- Born: October 21, 1951 (age 74) Santa Monica, California, United States
- Education: UC Berkeley, Yale University
- Occupation: Writer
- Known for: Generational theory in collaboration with William Strauss
- Family: Robert Julius Trumpler (grandfather)

= Neil Howe =

American author and consultant (born 1951)

Neil Howe (born October 21, 1951) is an American author and consultant. He is best known for his work with William Strauss on social generations regarding a theorized generational cycle in American history, wherein they notably coined the term Millennials.

Howe is currently the managing director of demography at Hedgeye and he is president of Saeculum Research and LifeCourse Associates, consulting companies he founded with Strauss to apply their generational theory.
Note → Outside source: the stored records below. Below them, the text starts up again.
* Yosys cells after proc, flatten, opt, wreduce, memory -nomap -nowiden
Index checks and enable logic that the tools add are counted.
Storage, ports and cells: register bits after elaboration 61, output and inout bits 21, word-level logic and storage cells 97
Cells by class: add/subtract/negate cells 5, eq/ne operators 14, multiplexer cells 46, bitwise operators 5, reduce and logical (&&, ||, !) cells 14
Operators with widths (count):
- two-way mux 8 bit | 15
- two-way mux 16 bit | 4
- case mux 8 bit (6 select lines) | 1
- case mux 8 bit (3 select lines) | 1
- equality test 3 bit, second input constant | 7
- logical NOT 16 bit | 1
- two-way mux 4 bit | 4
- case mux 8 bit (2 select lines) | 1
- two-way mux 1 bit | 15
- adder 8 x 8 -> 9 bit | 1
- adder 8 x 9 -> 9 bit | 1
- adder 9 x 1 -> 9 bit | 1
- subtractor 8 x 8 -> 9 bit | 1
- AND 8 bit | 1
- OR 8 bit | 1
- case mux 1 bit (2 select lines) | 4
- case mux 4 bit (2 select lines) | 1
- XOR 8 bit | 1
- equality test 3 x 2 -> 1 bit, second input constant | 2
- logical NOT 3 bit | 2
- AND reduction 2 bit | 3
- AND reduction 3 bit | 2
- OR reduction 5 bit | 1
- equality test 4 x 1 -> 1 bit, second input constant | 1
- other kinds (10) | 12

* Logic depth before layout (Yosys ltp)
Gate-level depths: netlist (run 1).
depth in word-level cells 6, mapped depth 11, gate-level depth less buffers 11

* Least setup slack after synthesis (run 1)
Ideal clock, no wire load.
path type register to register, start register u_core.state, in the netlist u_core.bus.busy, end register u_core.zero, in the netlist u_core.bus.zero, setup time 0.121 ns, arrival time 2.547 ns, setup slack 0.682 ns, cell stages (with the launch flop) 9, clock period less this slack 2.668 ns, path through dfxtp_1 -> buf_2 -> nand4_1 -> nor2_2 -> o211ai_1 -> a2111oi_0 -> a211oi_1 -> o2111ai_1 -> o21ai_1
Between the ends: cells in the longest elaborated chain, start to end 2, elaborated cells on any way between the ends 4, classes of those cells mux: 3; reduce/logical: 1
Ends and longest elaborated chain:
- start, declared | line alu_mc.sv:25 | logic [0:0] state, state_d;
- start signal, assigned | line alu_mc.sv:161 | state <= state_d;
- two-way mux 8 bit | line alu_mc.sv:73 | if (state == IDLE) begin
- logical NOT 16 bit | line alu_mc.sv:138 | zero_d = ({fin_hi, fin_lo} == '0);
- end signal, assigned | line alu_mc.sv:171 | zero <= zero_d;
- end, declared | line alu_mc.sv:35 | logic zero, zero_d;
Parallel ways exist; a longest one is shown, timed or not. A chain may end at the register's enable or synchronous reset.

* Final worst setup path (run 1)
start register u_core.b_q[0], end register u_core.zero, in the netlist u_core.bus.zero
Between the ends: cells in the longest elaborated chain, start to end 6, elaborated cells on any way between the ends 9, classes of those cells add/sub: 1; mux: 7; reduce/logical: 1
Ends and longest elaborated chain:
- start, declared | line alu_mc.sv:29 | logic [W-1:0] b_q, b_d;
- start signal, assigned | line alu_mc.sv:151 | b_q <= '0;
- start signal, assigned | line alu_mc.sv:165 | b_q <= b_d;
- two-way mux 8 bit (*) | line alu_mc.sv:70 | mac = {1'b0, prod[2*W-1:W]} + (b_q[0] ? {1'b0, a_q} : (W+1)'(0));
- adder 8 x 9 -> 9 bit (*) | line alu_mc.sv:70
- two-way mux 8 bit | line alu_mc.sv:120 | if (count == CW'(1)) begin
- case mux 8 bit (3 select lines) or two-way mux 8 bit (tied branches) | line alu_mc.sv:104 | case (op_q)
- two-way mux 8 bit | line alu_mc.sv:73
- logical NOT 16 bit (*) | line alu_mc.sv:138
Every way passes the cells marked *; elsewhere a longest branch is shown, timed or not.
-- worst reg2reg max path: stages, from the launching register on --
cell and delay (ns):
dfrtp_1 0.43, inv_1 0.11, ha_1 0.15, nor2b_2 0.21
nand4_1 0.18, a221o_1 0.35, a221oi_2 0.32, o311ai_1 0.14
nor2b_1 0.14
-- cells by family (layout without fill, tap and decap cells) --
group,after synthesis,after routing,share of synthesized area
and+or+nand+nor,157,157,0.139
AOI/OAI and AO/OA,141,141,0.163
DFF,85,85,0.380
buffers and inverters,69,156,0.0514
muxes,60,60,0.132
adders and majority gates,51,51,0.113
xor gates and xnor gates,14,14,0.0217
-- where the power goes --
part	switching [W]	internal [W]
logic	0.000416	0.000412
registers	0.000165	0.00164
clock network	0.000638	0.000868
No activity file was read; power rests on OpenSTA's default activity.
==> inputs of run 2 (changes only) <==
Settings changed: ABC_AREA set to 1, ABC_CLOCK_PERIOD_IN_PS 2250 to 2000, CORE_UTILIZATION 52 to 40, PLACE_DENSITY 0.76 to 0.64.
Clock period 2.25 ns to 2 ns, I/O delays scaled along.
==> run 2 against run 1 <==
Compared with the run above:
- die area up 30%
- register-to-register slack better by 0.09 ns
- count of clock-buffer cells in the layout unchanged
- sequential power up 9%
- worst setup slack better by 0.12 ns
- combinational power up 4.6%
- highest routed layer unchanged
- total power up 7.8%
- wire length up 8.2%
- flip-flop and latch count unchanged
He is also a senior associate at the Center for Strategic and International Studies' Global Aging Initiative, and a senior advisor to the Concord Coalition.

==Biography==
Howe was born in Santa Monica, California. His grandfather was the astronomer Robert Julius Trumpler. His father was a physicist and his mother was a professor of occupational therapy. He attended high school in Palo Alto, California, and earned a BA in English Literature at UC Berkeley in 1972. He studied abroad in France and Germany, and later earned graduate degrees in economics (MA, 1978) and history (MPhil, 1979) from Yale University.
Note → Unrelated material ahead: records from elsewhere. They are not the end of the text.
**src/rtl/drf_io_bank.sv**
```systemverilog
// drf_io_bank: bank of NUM_PORTS latched output ports and synchronised,
// change-flagged input ports behind the DRF core's 8-bit register bus.
module drf_io_bank #(
  parameter int NUM_PORTS   = 4,
  parameter int PORT_WIDTH  = 4,
  parameter int SYNC_STAGES = 2,
  localparam int ADDR_WIDTH = $clog2(NUM_PORTS) + 2
) (
  input  logic                            clk,
  input  logic                            rst,
  input  logic [NUM_PORTS*PORT_WIDTH-1:0] port_input,
  output logic [NUM_PORTS*PORT_WIDTH-1:0] port_output,
  input  logic [ADDR_WIDTH-1:0]           bus_addr,
  input  logic                            bus_wr_en,
  input  logic [7:0]                      bus_wr_data,
  input  logic                            bus_rd_en,
  output logic [7:0]                      bus_rd_data,
  output logic                            bus_rd_valid,
  output logic                            irq
);

  localparam int TOTAL_W = NUM_PORTS * PORT_WIDTH;
  localparam int IDX_W   = (ADDR_WIDTH > 2) ? ADDR_WIDTH - 2 : 1;
  localparam logic [IDX_W:0] PORT_COUNT = (IDX_W + 1)'(NUM_PORTS);

  localparam logic [1:0] SEL_OUT  = 2'd0;
  localparam logic [1:0] SEL_IN   = 2'd1;
  localparam logic [1:0] SEL_FLAG = 2'd2;
  localparam logic [1:0] SEL_MASK = 2'd3;

  logic [IDX_W-1:0]      ch_idx_s;
  logic [1:0]            reg_sel_s;
  logic                  in_range_s;
  logic [PORT_WIDTH-1:0] wr_field_s;
  logic                  unused_wr_bits_s;

  logic [TOTAL_W-1:0]    sync_r [SYNC_STAGES];
  logic [TOTAL_W-1:0]    sync_last_s;
  logic [TOTAL_W-1:0]    prev_r;
  logic [TOTAL_W-1:0]    chg_s;
  logic [TOTAL_W-1:0]    out_r;
  logic [TOTAL_W-1:0]    mask_r;
  logic [TOTAL_W-1:0]    flag_r;
  logic [TOTAL_W-1:0]    out_next_s;
  logic [TOTAL_W-1:0]    mask_next_s;
  logic [TOTAL_W-1:0]    flag_next_s;
  logic [TOTAL_W-1:0]    w1c_s;
  logic [NUM_PORTS-1:0]  hit_s;

  logic [PORT_WIDTH-1:0] out_ch_s  [NUM_PORTS];
  logic [PORT_WIDTH-1:0] in_ch_s   [NUM_PORTS];
  logic [PORT_WIDTH-1:0] flag_ch_s [NUM_PORTS];
  logic [PORT_WIDTH-1:0] mask_ch_s [NUM_PORTS];
  logic [PORT_WIDTH-1:0] rd_field_s;
  logic [7:0]            rd_word_s;

  logic                  irq_r;
  logic [7:0]            rd_data_r;
  logic                  rd_valid_r;

  // A single-channel bank has no channel-index field in the address.
  if (ADDR_WIDTH > 2) begin : g_idx
    assign ch_idx_s = bus_addr[ADDR_WIDTH-1:2];
  end else begin : g_idx_single
    assign ch_idx_s = '0;
  end

  assign reg_sel_s        = bus_addr[1:0];
  assign in_range_s       = ({1'b0, ch_idx_s} < PORT_COUNT);
  assign wr_field_s       = bus_wr_data[PORT_WIDTH-1:0];
  assign unused_wr_bits_s = ^bus_wr_data;

  assign sync_last_s = sync_r[SYNC_STAGES-1];
  assign chg_s       = sync_last_s ^ prev_r;

  for (genvar k = 0; k < NUM_PORTS; k++) begin : g_ch
    assign hit_s[k] = bus_wr_en && in_range_s && (ch_idx_s == IDX_W'(k));

    assign out_next_s[k*PORT_WIDTH +: PORT_WIDTH] =
      (hit_s[k] && (reg_sel_s == SEL_OUT)) ? wr_field_s : out_r[k*PORT_WIDTH +: PORT_WIDTH];
    assign mask_next_s[k*PORT_WIDTH +: PORT_WIDTH] =
      (hit_s[k] && (reg_sel_s == SEL_MASK)) ? wr_field_s : mask_r[k*PORT_WIDTH +: PORT_WIDTH];
    assign w1c_s[k*PORT_WIDTH +: PORT_WIDTH] =
      (hit_s[k] && (reg_sel_s == SEL_FLAG)) ? wr_field_s : {PORT_WIDTH{1'b0}};

    assign out_ch_s[k]  = out_r[k*PORT_WIDTH +: PORT_WIDTH];
    assign in_ch_s[k]   = sync_last_s[k*PORT_WIDTH +: PORT_WIDTH];
    assign flag_ch_s[k] = flag_r[k*PORT_WIDTH +: PORT_WIDTH];
    assign mask_ch_s[k] = mask_r[k*PORT_WIDTH +: PORT_WIDTH];
  end

  // A fresh change outranks a simultaneous write-1-to-clear on the same bit.
  assign flag_next_s = (flag_r & ~w1c_s) | chg_s;

  // Read multiplexer over the pre-write register contents
  always_comb begin
    rd_field_s = {PORT_WIDTH{1'b0}};
    if (in_range_s) begin
      case (reg_sel_s)
        SEL_OUT:  rd_field_s = out_ch_s[ch_idx_s];
        SEL_IN:   rd_field_s = in_ch_s[ch_idx_s];
        SEL_FLAG: rd_field_s = flag_ch_s[ch_idx_s];
        SEL_MASK: rd_field_s = mask_ch_s[ch_idx_s];
        default:  rd_field_s = {PORT_WIDTH{1'b0}};
      endcase
    end else begin
      rd_field_s = {PORT_WIDTH{1'b0}};
    end
    rd_word_s = 8'(rd_field_s);
  end

  // Input synchroniser chain and previous-sample register
  always_ff @(posedge clk or posedge rst) begin
    if (rst) begin
      for (int i = 0; i < SYNC_STAGES; i++) begin
        sync_r[i] <= '0;
      end
      prev_r <= '0;
    end else begin
      sync_r[0] <= port_input;
      for (int i = 1; i < SYNC_STAGES; i++) begin
        sync_r[i] <= sync_r[i-1];
      end
      prev_r <= sync_last_s;
    end
  end

  // Channel state registers and the interrupt level
  always_ff @(posedge clk or posedge rst) begin
    if (rst) begin
      out_r  <= '0;
      mask_r <= '0;
      flag_r <= '0;
      irq_r  <= 1'b0;
    end else begin
      out_r  <= out_next_s;
      mask_r <= mask_next_s;
      flag_r <= flag_next_s;
      irq_r  <= |(flag_r & mask_r);
    end
  end

  // Registered read port: data holds between reads, valid pulses once
  always_ff @(posedge clk or posedge rst) begin
    if (rst) begin
      rd_data_r  <= 8'h00;
      rd_valid_r <= 1'b0;
    end else begin
      rd_valid_r <= bus_rd_en;
      if (bus_rd_en) begin
        rd_data_r <= rd_word_s;
      end
    end
  end

  assign port_output  = out_r;
  assign bus_rd_data  = rd_data_r;
  assign bus_rd_valid = rd_valid_r;
  assign irq          = irq_r;

endmodule
```
**config.mk**
```make
export PLATFORM = sky130hd
export DESIGN_NAME = drf_io_bank
export DESIGN_NICKNAME = d
export VERILOG_FILES = /design/src/rtl/drf_io_bank.sv
export SDC_FILE = /design/constraint.sdc
export NUM_CORES = 1
export LEC_CHECK = 0
export CORE_MARGIN = 4
export CORE_UTILIZATION = 50
export CTS_CLUSTER_DIAMETER = 60
export CTS_CLUSTER_SIZE = 8
export DETAILED_ROUTE_END_ITERATION = 7
export PLACE_DENSITY = 0.74
export SYNTH_ARGS = -nofsm -noshare
export SYNTH_HDL_FRONTEND = slang
export SYNTH_SLANG_ARGS = --single-unit
```
**constraint.sdc**
```tcl
create_clock -name clk -period 4.9 [get_ports clk]
set_input_delay 0.98 -clock clk [delete_from_list [all_inputs] [get_ports clk]]
set_output_delay 0.98 -clock clk [all_outputs]
set_load 0.02 [all_outputs]
```
==> results.sh <==
export IMPL_status="completed"
export IMPL_crit_path_start="bus_addr[1]"
export IMPL_finalHoldViolCount=0
export IMPL_critPathCaptureType="flip-flop"
export IMPL_die_h_um=98.99
export IMPL_place_area_um2=4666
export IMPL_start_util_pct=52.47
export IMPL_synth_cell_types=33
export IMPL_ys_warnings_count=0
export IMPL_cts_num_sinks=102
export IMPL_ant_nets=0
export IMPL_rr_startpoint="flag_r[7]"
export IMPL_grt_overflow_total=0
export IMPL_wirelength_um=8157
export IMPL_rows=32
export IMPL_p_leak_nw=2.078
export IMPL_cts_tree="built"
export IMPL_clk_pin_slew_worst_paths_ns=0.09
export IMPL_gp_congestion=0.8807
export IMPL_synth_top_area_share_pct=61.67
export IMPL_synth_top_family_by_area="multiplexers"
export IMPL_synth_ff_type="dfrtp_1"
export IMPL_fin_crit_sh_pct=55.55
export IMPL_setup_viol=0
export IMPL_vias=2451
export IMPL_syn_avg_cell_area_um2=13.66
export IMPL_synthCells=303
export IMPL_tightestPinTransition_ns=1.138
export IMPL_synth_compound_area_share_pct=7.255
export IMPL_portBuffers=49
export IMPL_maxCapViolations=0
export IMPL_hold_class="flip-flop to flip-flop"
export IMPL_crit_family="simple AND/OR/NAND/NOR gates"
export IMPL_fin_nets=380
export IMPL_total_power_mw=1.882
export IMPL_die_w_um=98.99
export IMPL_cp_arrival_ns=2.96
export IMPL_finalSetupTns_ns=0
export IMPL_r2r_slack_ns=3.63
export IMPL_drv_slew=0
export IMPL_n_antenna_cell=0
export IMPL_dp_final_hpwl_um=5791
export IMPL_slowest_delay_ns=0.77
export IMPL_power_density_nw_per_um2=386.2
export IMPL_vias_per_cell=5.387
export IMPL_grt_pass1_vias=2428
export IMPL_ys_async_sr_fraction_pct=100.0
export IMPL_root_buffer="clkbuf_8"
export IMPL_dr_first_iter_drc_count=107
export IMPL_dieArea_um2=9798
export IMPL_maxSlewHeadroom_pct=24.11
export IMPL_ys_ff_latch=102
export IMPL_crit_type="input pin to flip-flop"
export IMPL_synth_adder_area_share_pct=0
export IMPL_drive_gt1_share_pct=15.58
export IMPL_cts_buffers=9
export IMPL_final_util_pct=61.79
export IMPL_post_drt_wl_per_cell_um=17.93
export IMPL_clkLatencyLatePin_ns=0.36
export IMPL_io_pins=58
export IMPL_drc=0
export IMPL_synth_simple_gate_area_share_pct=7.557
export IMPL_grt_pass1_wl_um=13050
export IMPL_vdd_drop_max_mv=0.2027
export IMPL_cts_path_max_buffers=2
export IMPL_synthMuxAreaShare_pct=17.17
export IMPL_synth_xor_area_share_pct=3.386
export IMPL_path_cells="clkdlybuf4s50_1 > nand2_1 > nor3_1 > mux2_2"
export IMPL_skew_ns=0.01294
export IMPL_grt_max_degree=60
export IMPL_worst_ep_required_time_ns=5.14
export IMPL_path_max_fanout=14
export IMPL_core_um2=7888
export IMPL_grt_usage_pct=17.30
export IMPL_layout_min_cycle_time_ns=2.722
export IMPL_antenna_found_initial=0
export IMPL_area_growth_pct=17.74
export IMPL_synth_edf_count=0
export IMPL_slowest_stage="clkdlybuf4s50_1"
export IMPL_cts_htree_levels=3
export IMPL_ys_top_cells_by_area="dfrtp_1 (62%), mux2i_1 (7.7%), mux2_2 (6.5%)"
export IMPL_cts_setup_buffers=0
export IMPL_worstSetupStartpointType="input pin"
export IMPL_fmax_mhz=367.4
export IMPL_crit_buf_inv=1
export IMPL_yosysSeqAreaShare_pct=61.67
export IMPL_first_pass_iters=4
export IMPL_hold_start="sync_r[17]"
export IMPL_stdcell_area_um2=4873
export IMPL_netlist_area_um2=4139
export IMPL_cts_hold_buf=0
export IMPL_rsz0062_at_grt="false"
export IMPL_cts_resized=0
export IMPL_synth_top_cell_by_area="dfrtp_1"
worst register-to-register path, cell delays in order (launching register included):
cell	delay (ns)
dfrtp_1	0.43
a22o_1	0.21
a221oi_1	0.28
nand4_1	0.19
state kept, by name, indices dropped and copies added, names as in the netlist:
register and count:
bus_rd_data 4, bus_rd_valid 1, sync_r 16, irq 1
prev_r 16, sync_last_s 16, port_output 16, mask_r 16
flag_r 16
placed cells by master (no fill, tap or decap), types with 2 or more instances in the layout:
cell	n
nand4_1	9
a21o_1	16
a221oi_1	4
nand2_1	21
mux2i_1	32
nand3_1	5
mux2_4	8
conb_1	4
clkdlybuf4s50_1	48
xor2_1	16
nor3_1	4
dfrtp_1	102
a22o_1	4
a22oi_1	12
buf_4	2
nor2_1	5
nand2b_1	5
a21oi_1	4
mux2_2	24
clkbuf_8	10
logic make-up after synthesis:
logic type             count (synthesis)
AO/OA/AOI/OAI                         40
buffers and inverters                 21
multiplexers                          64
flip-flops                           102
AND/OR/NAND/NOR                       59
other                                  1
XOR/XNOR                              16
cell type report:
cell class                      instances  area, um^2
Sequential cell                       102        2552
Tap cell                              102       127.6
Clock inverter                          5       66.31
Fill cell                             618        3014
Inverter                                1       6.256
Multi-Input combinational cell        183        1479
Timing Repair Buffer                   51       500.5
Clock buffer                           11       141.4
report_power, final:
part           leakage, nW  internal (mW)  switching (mW)  total [mW]
logic                0.813          0.184           0.162       0.346
registers             1.16          0.930          0.0675       0.998
clock network        0.102          0.257           0.282       0.538
total                 2.08           1.37           0.511        1.88
Yosys cell counts (2+ instances only):
| cell | count |
|---|---|
| nand2b_1 | 5 |
| nor3_1 | 4 |
| buf_4 | 8 |
| nand3_1 | 5 |
| buf_2 | 2 |
| clkbuf_1 | 8 |
| xor2_1 | 16 |
| mux2_2 | 24 |
| a22oi_1 | 12 |
| nand4_1 | 9 |
| dfrtp_1 | 102 |
| nor2_1 | 5 |
| a22o_1 | 4 |
| a21oi_1 | 4 |
| mux2_4 | 8 |
| nand2_1 | 21 |
| a221oi_1 | 4 |
| mux2i_1 | 32 |
| a21o_1 | 16 |
metal layers:
layer	GRT usage, %	share of wire (%)	routed length, um	vias up
li1	-	-	-	1152
met1	24.20	45	3657	1219
met2	26.34	47	3842	65
met3	3.892	5.4	439	15
met4	6.828	2.7	218	0
met5	0	0	0	-
path summary, 6_finish.rpt:
check / to / depth (start not counted)
hold / removal: sync_last_s[1] / 0
min in group asynchronous: sync_r[22] / 3
max in group asynchronous: sync_last_s[8] / 3
hold reg to reg: sync_last_s[1] / 0
setup reg to reg: irq / 3
setup / recovery: mask_r[5] / 4
stage by stage:
stage	worst slack (ns)	std cells	hold slack, ns
5_1_grt	2.053	455	0.3606
6_report	2.178	455	0.3539
3_3_place_gp	1.845	439	0.3313
3_5_place_dp	1.804	439	0.3347
4_1_cts	2.185	455	0.3568
2_1_floorplan	1.245	306	0.3312
(Power assumes the default switching activity.)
After receiving his degrees, Howe worked in Washington, D.C., as a public policy consultant on global aging, long-term fiscal policy, and migration. His positions have included advisor on public policy to the Blackstone Group, policy advisor to the Concord Coalition, and senior associate for the Global Aging Initiative at the Center for Strategic and International Studies (CSIS).

During the 1990s, Howe developed a second career as an author, historian and pop sociologist, examining how generational differences shape attitudes, behaviors, and the course of history. He has since written nine books on social generations, mostly with William Strauss. In 1997 Strauss and Howe founded LifeCourse Associates, a publishing, speaking, and consulting company built on their generational theory. As president of LifeCourse, Howe currently provides marketing, personnel, and government affairs consulting to corporate and nonprofit clients, and writes and speaks about the collective personalities of today's generations.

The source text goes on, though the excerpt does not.